Is the American College of Zoological Medicine a school or institution of higher learning?
The American College of Zoological Medicine (ACZM) is an organization of veterinarians certified in zoological medicine. This ''College'' is not an actual university or physical location, but an accredited board of individuals called specialists. These specialists are also called ''diplomates''. This board, or college is recognized by the American Veterinary Medical Association, and must maintain the highest standards of training and certification for veterinarians practicing zoological medicine.
What is a veterinary specialist?
Veterinarians may choose to limit their scope of practice to one species or discipline such as surgery or ophthalmology, or in this case, zoological medicine. A veterinary specialist, as recognized by the AVMA, is a graduate veterinarian who has successfully completed the process of board certification in an AVMA specialty board or college. To become board certified, a veterinarian must have extensive post-graduate training and experience, and pass a credential review and examinations set by the given specialty group. At present, there are 20 recognized specialty boards.
How do I become a Board certified specialist in zoological medicine (Diplomate of the American College of Zoological Medicine)?

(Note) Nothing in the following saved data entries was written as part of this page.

==> src/rtl/drvres_pkg.sv <==
// Package: shared encodings for the net strength resolver.
// Assumes the 2-bit value code 0/1/x/z and a 3-bit numeric strength rank.
package drvres_pkg;

    localparam int VAL_W = 2;
    localparam int STR_W = 3;

    localparam logic [VAL_W-1:0] LV_0 = 2'b00;
    localparam logic [VAL_W-1:0] LV_1 = 2'b01;
    localparam logic [VAL_W-1:0] LV_X = 2'b10;
    localparam logic [VAL_W-1:0] LV_Z = 2'b11;

    localparam logic [STR_W-1:0] STR_NONE = 3'd0;

    typedef struct packed {
        logic [VAL_W-1:0] val;
        logic [STR_W-1:0] str;
    } net_t;

    localparam net_t NET_FLOAT = '{val: LV_Z, str: STR_NONE};

endpackage

==> src/rtl/drv_leaf.sv <==
// Module: drv_leaf
// Turns one raw driver into a canonical tree leaf. Inactive sources
// (strength 0 or value z) become the floating net, so later stages
// never see them. Purely combinational.
module drv_leaf
    import drvres_pkg::*;
(
    input  logic [VAL_W-1:0] in_val,
    input  logic [STR_W-1:0] in_str,
    output net_t             leaf
);

    // Collapse inactive sources to z at rank 0.
    always_comb begin
        if (in_str == STR_NONE || in_val == LV_Z) begin
            leaf = NET_FLOAT;
        end else begin
            leaf.val = in_val;
            leaf.str = in_str;
        end
    end

endmodule

==> src/rtl/drv_pair.sv <==
// Module: drv_pair
// Merges two canonical net states into one. Higher rank wins outright;
// equal ranks keep an agreed value or turn into x at that rank.
// Assumes both inputs are canonical (rank 0 only with value z).
module drv_pair
    import drvres_pkg::*;
(
    input  net_t a,
    input  net_t b,
    output net_t y
);

    // Pick the stronger side, or merge on a tie.
    always_comb begin
        if (a.str > b.str) begin
            y = a;
        end else if (b.str > a.str) begin
            y = b;
        end else if (a.val == b.val) begin
            y = a;
        end else begin
            y.val = LV_X;
            y.str = a.str;
        end
    end

endmodule

==> src/rtl/drv_resolver.sv <==
// Module: drv_resolver (top)
// Resolves N drivers on one net through a balanced tree of drv_pair
// stages, then registers the result. Unused tree leaves (N not a power
// of two) are tied to the floating net. Reset is synchronous, active low.
module drv_resolver
    import drvres_pkg::*;
#(
    parameter int N = 8
) (
    input  logic               clk,
    input  logic               rst_n,
    input  logic [VAL_W*N-1:0] drv_val,
    input  logic [STR_W*N-1:0] drv_str,
    output logic [VAL_W-1:0]   res_val,
    output logic [STR_W-1:0]   res_str
);

    localparam int DEPTH  = (N > 1) ? $clog2(N) : 0;
    localparam int LEAVES = 1 << DEPTH;

    // Heap-ordered tree: node k has children 2k and 2k+1, leaves at LEAVES..2*LEAVES-1.
    net_t node [1:2*LEAVES-1];

    genvar j;
    generate
        for (j = 0; j < LEAVES; j++) begin : g_leaf
            if (j < N) begin : g_used
                drv_leaf u_leaf (
                    .in_val (drv_val[VAL_W*j +: VAL_W]),
                    .in_str (drv_str[STR_W*j +: STR_W]),
                    .leaf   (node[LEAVES+j])
                );
            end else begin : g_pad
                assign node[LEAVES+j] = NET_FLOAT;
            end
        end
        for (j = 1; j < LEAVES; j++) begin : g_node
            drv_pair u_pair (
                .a (node[2*j]),
                .b (node[2*j+1]),
                .y (node[j])
            );
        end
    endgenerate

    // Output register: capture the root, or float on reset.
    always_ff @(posedge clk) begin
        if (!rst_n) begin
            res_val <= LV_Z;
            res_str <= STR_NONE;
        end else begin
            res_val <= node[1].val;
            res_str <= node[1].str;
        end
    end

endmodule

After a person graduates from college (4 years), then veterinary school (4 years), and obtains veterinary licensure, he/she usually completes a 1 year internship (e.g.,small or large animal medicine and surgery, zoological medicine). The person then serves a 3-4 year residency in zoological medicine in a training program approved by ACZM under the teachings and guidance of ACZM diplomates. If a person did not complete an ACZM-approved formal training program, he/she must have at least 6 years of experience (100%) in zoological medicine. Once the residency or sufficient experience is completed the board certification process begins first with a credentials package consisting of an application, resume, 3 discipline relevant peer-reviewed publications, and letters of recommendation. If the credentials are accepted by the ACZM credentials committee, the applicant is allowed to take the ACZM board examination. The exam is a two day process consisting of written and practical parts. Finally, after passing all of the above criteria, the veterinarian is recognized as a Diplomate of the American College of Zoological Medicine, or in short, a board certified specialist in zoological medicineTM (See Credentialing and Examination).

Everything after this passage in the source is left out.